There is intentionally no cross-page select-all: the runs you act on must be the runs you can see. If you need to delete a curated set across many pages, pre-stage the names via a tool that hands you a ?names=… URL.

Click Delete outputs… to open the confirm modal. The modal shows:

  • The run count and aggregate stats
  • A scrollable list of the selected run names (with sizes)
  • A confirmation input that requires typing exactly delete N run (or delete N runs if the count is plural)

The destructive button stays disabled until the typed phrase matches. On submit, each surviving run gets its own delete_outputs job — the same primitive used by the per-run delete on the run detail page. Job status appears in the Delete-status strip above.

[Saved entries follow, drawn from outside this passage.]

Background: an optimization exercise with open tools, aiming at small area. Do not read the settings as production practice.
Function was checked by simulation only, so behaviour that the tests miss may differ from the original.
Power figures rest on the tool's default switching activity, not on a simulated workload.

==> flow/design.v <==
`default_nettype none
module core_top (
	input  logic        clk_i,
	input  logic        rst_n_i,
	input  logic        fetch_enable_i,
	output logic        instr_req_o,
	output logic [31:0] instr_addr_o,
	input  logic        instr_gnt_i,
	input  logic        instr_rvalid_i,
	input  logic [31:0] instr_rdata_i,
	output logic        data_req_o,
	output logic        data_we_o,
	output logic [31:0] data_addr_o,
	output logic [31:0] data_wdata_o,
	input  logic        data_gnt_i,
	input  logic        data_rvalid_i,
	input  logic [31:0] data_rdata_i,
	output logic        core_busy_o
);
	localparam logic [3:0] S_CLR   = 4'd0;   
	localparam logic [3:0] S_P2W   = 4'd1;   
	localparam logic [3:0] S_WB1   = 4'd3;   
	localparam logic [3:0] S_IDLE  = 4'd4;
	localparam logic [3:0] S_FREQ  = 4'd5;   
	localparam logic [3:0] S_RDY1  = 4'd6;   
	localparam logic [3:0] S_FWAIT = 4'd7;   
	localparam logic [3:0] S_P0    = 4'd8;   
	localparam logic [3:0] S_P1    = 4'd9;   
	localparam logic [3:0] S_P2S   = 4'd10;  
	localparam logic [3:0] S_P2B   = 4'd11;  
	localparam logic [3:0] S_DREQ  = 4'd12;  
	localparam logic [3:0] S_DWAIT = 4'd13;  
	localparam logic [3:0] S_RDY3  = 4'd15;  
	logic [3:0]  state_q, state_d;
	logic [4:0]  ph_q;      
	logic        st_q;      
	logic        neq_q;     
	logic        calu_q;    
	logic        cpc_q;     
	logic [31:0] ir_q;      
	logic [4:0]  rs2_q;     
	logic [31:0] addr_q;    
	wire ph0  = (ph_q[3:0] == 4'd0);
	wire ph15 = (ph_q[3:0] == 4'd15);
	wire half = ph_q[4];
	wire in_clr = (state_q == S_CLR);
	wire in_p0  = (state_q == S_P0);
	wire in_p1  = (state_q == S_P1);
	wire in_p2b = (state_q == S_P2B);
	wire in_p2s = (state_q == S_P2S);
	wire in_p2w = (state_q == S_P2W);
	wire in_wb1 = (state_q == S_WB1);
	wire ir_ld  = (state_q == S_FWAIT) & instr_rvalid_i;
	wire [6:0] opc = ir_q[6:0];
	wire [2:0] f3  = ir_q[14:12];
	wire [6:0] f7  = ir_q[31:25];
	wire [4:0] rd  = ir_q[11:7];
	wire [4:0] rs1 = ir_q[19:15];
	wire f3_alu = (f3 == 3'b000) | (f3 == 3'b100) | (f3 == 3'b110) | (f3 == 3'b111);
	wire is_lui = (opc == 7'b0110111);
	wire is_opi = (opc == 7'b0010011) & f3_alu;
	wire is_op  = (opc == 7'b0110011) & f3_alu &
		((f7 == 7'b0000000) | ((f7 == 7'b0100000) & (f3 == 3'b000)));
	wire is_ld  = (opc == 7'b0000011) & (f3 == 3'b010);
	wire is_st  = (opc == 7'b0100011) & (f3 == 3'b010);
	wire is_br  = (opc == 7'b1100011) & (f3[2:1] == 2'b00);
	wire is_jal = (opc == 7'b1101111);
	logic [1:0] imm;
	for (genvar l = 0; l < 2; l++) begin : g_imm
		wire [4:0] bi = {ph_q[3:0], l[0]};
		logic [5:0] lo_v;
		logic [9:0] hi_v;
		logic [2:0] s_v;
		for (genvar j = 0; j < 6; j++) begin : g_lo
			assign lo_v[j] = ir_q[20 + 2*j + l];
		end
		for (genvar j = 0; j < 10; j++) begin : g_hi
			assign hi_v[j] = ir_q[12 + 2*j + l];
		end
		for (genvar j = 0; j < 3; j++) begin : g_s
			if (7 + 2*j + l <= 11) begin : g_in
				assign s_v[j] = ir_q[7 + 2*j + l];
			end else begin : g_out
				assign s_v[j] = 1'b0;
			end
		end
		wire m_lo = lo_v[ph_q[2:0]];
		wire m_hi = hi_v[ph_q[3:0] - 4'd6];
		wire m_s  = s_v[ph_q[1:0]];
		always_comb begin
			if (is_lui) imm[l] = (bi >= 5'd12) ? m_hi : 1'b0;
			else if ((bi == 5'd0) && (is_br | is_jal)) imm[l] = 1'b0;
			else if (bi <= 5'd4) imm[l] = (is_st | is_br) ? m_s : m_lo;
			else if (bi <= 5'd10) imm[l] = m_lo;
			else if (bi == 5'd11) imm[l] = is_br ? ir_q[7] : is_jal ? ir_q[20] : ir_q[31];
			else if ((bi <= 5'd19) && is_jal) imm[l] = m_hi;
			else imm[l] = ir_q[31];
		end
	end
	wire [1:0] four = {1'b0, ph_q[3:0] == 4'd1};
	logic [31:0] pc_q;
	logic [1:0]  head [0:31];
	assign head[0] = 2'b00;   
	wire [4:0] ridx = (in_p0 | in_p2s) ? rs2_q : rs1;
	wire [1:0] rraw = head[ridx];
	wire [1:0] rdat = half ? {rraw[0], rraw[1]} : rraw;
	wire [1:0] pc_bit = pc_q[1:0];
	wire [1:0] a = is_jal ? pc_bit : is_lui ? 2'b00 : rdat;
	wire [1:0] bsel = (is_op | is_br) ? addr_q[1:0] : is_jal ? four : imm;
	wire sub = is_op & ir_q[30];
	wire [1:0] b = bsel ^ {2{sub}};
	wire c0 = ph0 ? sub : calu_q;
	wire s0 = a[0] ^ b[0] ^ c0;
	wire c1 = (a[0] & b[0]) | (a[0] & c0) | (b[0] & c0);
	wire s1 = a[1] ^ b[1] ^ c1;
	wire c2 = (a[1] & b[1]) | (a[1] & c1) | (b[1] & c1);
	logic [1:0] alu;
	always_comb begin
		if (is_op | is_opi) begin
			case (f3)
				3'b100:  alu = a ^ b;
				3'b110:  alu = a | b;
				3'b111:  alu = a & b;
				default: alu = {s1, s0};
			endcase
		end else begin
			alu = {s1, s0};
		end
	end
	wire taken = neq_q ^ ~f3[0];
	logic [1:0] inc;
	always_comb begin
		inc = 2'b00;
		if (in_p1) inc = is_jal ? imm : is_br ? 2'b00 : four;
		if (in_p2b) inc = taken ? imm : four;
	end
	wire pc0 = ph0 ? 1'b0 : cpc_q;
	wire ps0 = pc_bit[0] ^ inc[0] ^ pc0;
	wire pc1 = (pc_bit[0] & inc[0]) | (pc_bit[0] & pc0) | (inc[0] & pc0);
	wire ps1 = pc_bit[1] ^ inc[1] ^ pc1;
	wire pc2 = (pc_bit[1] & inc[1]) | (pc_bit[1] & pc1) | (inc[1] & pc1);
	wire [1:0] pc_in = in_clr ? 2'b00 : {ps1, ps0};
	wire rd_op = is_lui | is_opi | is_op | is_jal;
	wire rf_we = (in_p1 & rd_op) | ((in_wb1 | in_p2w) & ~st_q);
	wire [1:0] wval = in_p1 ? alu : addr_q[1:0];
	wire wbit = ~in_clr & (half ? wval[0] : wval[1]);
	logic [3:0] wen_hi;
	logic [7:0] wen_lo;
	for (genvar i = 0; i < 4; i++) begin : g_whi
		assign wen_hi[i] = in_clr | (rf_we & (rd[4:3] == i));
	end
	for (genvar i = 0; i < 8; i++) begin : g_wlo
		assign wen_lo[i] = in_clr | (rd[2:0] == i);
	end
	always_ff @(posedge clk_i) begin
		pc_q <= {pc_in, pc_q[31:2]};
	end
	for (genvar k = 1; k < 32; k++) begin : g_rf
		logic [31:0] q;
		wire wen = wen_hi[k >> 3] & wen_lo[k & 7];
		always_ff @(posedge clk_i) begin
			q <= {q[0], wen ? wbit : q[1], q[31:2]};
		end
		assign head[k] = q[1:0];
	end
	wire [3:0] go = fetch_enable_i ? S_FREQ : S_IDLE;
	wire [3:0] first = (is_op | is_br) ? S_P0 : S_P1;
	always_comb begin
		state_d = state_q;
		case (state_q)
			S_CLR:   if (ph15 & half) state_d = go;
			S_IDLE:  if (fetch_enable_i) state_d = S_FREQ;
			S_FREQ:  if (instr_gnt_i) state_d = S_FWAIT;
			S_FWAIT: if (instr_rvalid_i) state_d = S_RDY1;
			S_RDY1:  if (ph15) state_d = first;
			S_P0:    if (ph15) state_d = S_P1;
			S_P1:    if (ph15) state_d = is_br ? S_P2B : is_st ? S_P2S :
					is_ld ? S_DREQ : rd_op ? S_P2W : go;
			S_P2W:   if (ph15) state_d = go;
			S_P2B:   if (ph15) state_d = go;
			S_P2S:   if (ph15) state_d = S_DREQ;
			S_DREQ:  if (data_gnt_i) state_d = S_DWAIT;
			S_DWAIT: if (data_rvalid_i) state_d = S_RDY3;
			S_RDY3:  if (ph15) state_d = st_q ? S_P2W : S_WB1;
			S_WB1:   if (ph15) state_d = S_P2W;
			default: state_d = S_CLR;
		endcase
	end
	always_ff @(posedge clk_i or negedge rst_n_i) begin
		if (!rst_n_i) begin
			state_q <= S_CLR;
			ph_q    <= 5'd0;
		end else begin
			state_q <= state_d;
			ph_q    <= ph_q + 5'd1;
		end
	end
	wire ad_sh = in_clr | in_p0 | in_p1 | in_p2b | in_p2w | in_wb1;
	wire [1:0] ad_in = in_p0 ? rdat : in_wb1 ? addr_q[1:0] :
		(in_p1 & (is_ld | is_st | rd_op)) ? alu : pc_in;
	always_ff @(posedge clk_i) begin
		calu_q <= c2;
		cpc_q  <= pc2;
		if (in_p1) neq_q <= (ph0 ? 1'b0 : neq_q) | (a[0] ^ b[0]) | (a[1] ^ b[1]);
		if (in_p1 & ph15) st_q <= is_st;
		if (ir_ld) begin
			ir_q  <= instr_rdata_i;
			rs2_q <= instr_rdata_i[24:20];
		end else if (in_p2s) begin
			ir_q <= {rdat, ir_q[31:2]};
		end
		if ((state_q == S_DWAIT) & data_rvalid_i) begin
			addr_q <= data_rdata_i;
		end else if (ad_sh) begin
			addr_q <= {ad_in, addr_q[31:2]};
		end
	end
	assign instr_req_o  = (state_q == S_FREQ);
	assign instr_addr_o = addr_q;
	assign data_req_o   = (state_q == S_DREQ);
	assign data_we_o    = st_q;
	assign data_addr_o  = addr_q;
	assign data_wdata_o = ir_q;
	assign core_busy_o  = (state_q != S_IDLE);
endmodule
`default_nettype wire
Settings: LEC_CHECK=0, ABC_AREA=1, CAP_MARGIN=20, CELL_PAD_IN_SITES_DETAIL_PLACEMENT=0, CELL_PAD_IN_SITES_GLOBAL_PLACEMENT=0, CORE_MARGIN=2, CORE_UTILIZATION=60, PLACE_DENSITY=0.7, SLEW_MARGIN=20; clock period 10.0 ns.
standard.sh (not shown) runs the stock make flow with config.mk's settings and CLKGATE_MAP_FILE= SYNTH_SCRIPT=/design/flow/synth_recipe.tcl, a recipe that flattens the netlist after the stock synthesis.
==> flow/flow/run.sh <==
#!/bin/bash
set -euo pipefail
export BUFFER_PORTS_ARGS="-buffer_cell sky130_fd_sc_hd__buf_1"
export CTS_ARGS="-sink_clustering_enable -repair_clock_nets -dont_use_dummy_load -buf_list sky130_fd_sc_hd__clkbuf_8 -sink_clustering_size 22 -sink_clustering_max_diameter 50"
sed "s|SYNTH_SCRIPT=[^ ]*|SYNTH_SCRIPT=$PWD/flow/my_synth.tcl|" standard.sh > my_synth.sh
bash my_synth.sh synth > synth.log 2>&1
export SYNTH_ODB="$PWD/orfs/results/$FLOW_PLATFORM/core_top/base/1_synth.odb"
openroad -no_init -exit flow/downsize.tcl > downsize.log 2>&1
bash standard.sh > standard_flow.log 2>&1
==> flow/flow/area.abc <==
strash
dch -f
amap
topo
dnsize -c
==> flow/flow/downsize.tcl <==
# Swap every combinational cell that synthesis sized up back to its
# smallest drive strength; flip-flops and clock cells are left alone.
# Timing slack is several ns, and later repair steps size up where needed.
read_db $::env(SYNTH_ODB)
set db [ord::get_db]
set block [[$db getChip] getBlock]
set n 0
foreach inst [$block getInsts] {
  set name [[$inst getMaster] getName]
  if {![regexp {^sky130_fd_sc_hd__([a-z0-9]+)_([0-9]+)$} $name -> fn drv]} { continue }
  if {$drv <= 1} { continue }
  if {[regexp {^(df|edf|sdf|sedf|dl|clk|tap|fill|decap|conb)} $fn]} { continue }
  foreach t {1 0} {
    set m [$db findMaster sky130_fd_sc_hd__${fn}_$t]
    if {$m ne "NULL"} {
      $inst swapMaster $m
      incr n
      break
    }
  }
}
puts "downsized $n instances"
write_db $::env(SYNTH_ODB)
==> flow/flow/my_synth.tcl <==
# The standard synthesis (synth_recipe.tcl), with one change: abc maps
# the combinational logic with the area script flow/area.abc instead of
# ORFS's own. Flip-flops are mapped before abc runs, so they are unchanged.
set flow_dir [file dirname [file normalize [info script]]]
proc abc {args} {
  global flow_dir
  set i [lsearch $args -script]
  if {$i >= 0} { lset args [expr {$i + 1}] [file join $flow_dir area.abc] }
  yosys abc {*}$args
}
source [file join [file dirname $flow_dir] synth_recipe.tcl]
The first run passed the timing, DRC and antenna checks.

The server silently drops runs that are no-ops:

  • Runs you don't own (defensive — there is no UI path that surfaces them)
  • Runs without an output dir
  • Runs whose outputs are already deleted
  • Runs that already have a delete job in flight

So the queued count reported in the success message can be smaller than the count you confirmed. The action is permanent: S3 objects go away, but tracker's run records, task data, and reports remain so you can still inspect what the run did.

Admin mode

If you have ClusterMembership(role=admin) on any cluster, or UserProfile.has_global_access set, you'll see an Admin mode banner above the filter row with two dropdowns:

  • Cluster — narrow to one of your admined clusters, or All admined clusters
  • User — view a specific user's runs, All users in scope, or yourself

Admin mode loads with your own data by default; you opt into a wider view by changing the dropdowns. Bulk-delete from admin mode acts on the selected user's runs and queues jobs as you (the admin), so the delete-status strip reflects what you initiated regardless of whose runs were affected.